Vestibular and Oculomotor Laboratory
W. Michael King, Ph.D., Laboratory Director
The Vestibular and Oculomotor Laboratory at Kresge Hearing Research Institute studies the behavior and physiology of sensory-motor transformations in the vestibular and oculomotor systems. The vestibulo-collic reflex (VCR) stabilizes head position in space when the body moves (e.g., during walking). Vestibulo-ocular reflexes (VORs) stabilize eye position in space during head and body movements. As an example of what one might experience in the absence of these reflexes, imagine the jumpy images seen through a hand-held camera while walking along a busy street.

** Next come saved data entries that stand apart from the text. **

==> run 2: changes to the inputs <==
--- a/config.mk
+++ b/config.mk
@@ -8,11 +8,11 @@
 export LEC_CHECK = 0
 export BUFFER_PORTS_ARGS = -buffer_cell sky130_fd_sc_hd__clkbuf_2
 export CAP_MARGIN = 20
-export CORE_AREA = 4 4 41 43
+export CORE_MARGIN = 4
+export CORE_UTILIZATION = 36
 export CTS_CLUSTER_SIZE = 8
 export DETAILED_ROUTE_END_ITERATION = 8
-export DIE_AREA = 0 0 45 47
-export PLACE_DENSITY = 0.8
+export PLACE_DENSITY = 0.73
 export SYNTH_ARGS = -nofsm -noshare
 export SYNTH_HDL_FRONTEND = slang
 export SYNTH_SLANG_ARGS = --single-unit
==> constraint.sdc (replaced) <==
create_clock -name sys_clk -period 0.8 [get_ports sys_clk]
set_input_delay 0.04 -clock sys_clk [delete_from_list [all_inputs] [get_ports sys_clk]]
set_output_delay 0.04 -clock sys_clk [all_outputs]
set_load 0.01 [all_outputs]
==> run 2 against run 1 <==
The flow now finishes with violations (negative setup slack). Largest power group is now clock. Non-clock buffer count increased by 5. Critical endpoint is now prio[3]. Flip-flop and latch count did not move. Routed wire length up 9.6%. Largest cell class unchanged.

To stabilize head and eye position, vestibular reflexes link diverse sensory inputs from hair cells in the inner ear, rod and cone receptors in the retina, and proprioceptive inflows from muscle to the motor systems that generate coordinated eye and head movements.
Current studies range from basic research using animal models to clinical applications and translational research in the Vestibular Testing Center. For example, we are studying how the brain transforms vestibular inputs arising from accelerations of the head into motor commands to stabilize eye (VOR) and head (VCR) position. Oscillopsia, a common symptom caused by vestibular loss, reduces visual clarity and is very disturbing. Vestibular loss may occur with age or as the result of exposure to ototoxic drugs such as aminoglycosides (e.g., streptomycin) or chemotherapy drugs such as cisplatin. In animals, we assess vestibular loss by measuring the VOR or the VCR. In mice, these studies may provide insights into the genetics of aging. In guinea pigs, we use the VCR and VOR to assess functional recovery of vestibular reflexes in collaborative studies with the Raphael lab of sensory hair cell loss and potential regenerative recovery. In cystic fibrosis patients, we are studying the incidence and severity of vestibular loss in a patient population that is repeatedly exposed to ototoxic medications.
The lab is also interested in how the brain aligns both eyes so that one perceives a single visual image. Prior studies suggested there were relatively independent motor systems devoted to moving the eyes together (the "conjugate" system) or to moving the eyes in opposite directions (the vergence system). Alternatively, the brain may construct separate motor commands for each eye ("monocular" control) and then adjust their alignment using visual information ("fusional vergence"). These studies, performed in collaboration with Hans van der Steen (Erasmus University, Rotterdam) may have particular utility for strabismus patients ("lazy-eye") who are unable to align their eyes.
In a broadest sense, we are interested in using the vestibular and oculomotor systems to study fundamental neuroscience problems related to sensory-motor transformations, the role of attention and cognition in modulating motor behavior, and sensory hair cell degeneration and regeneration.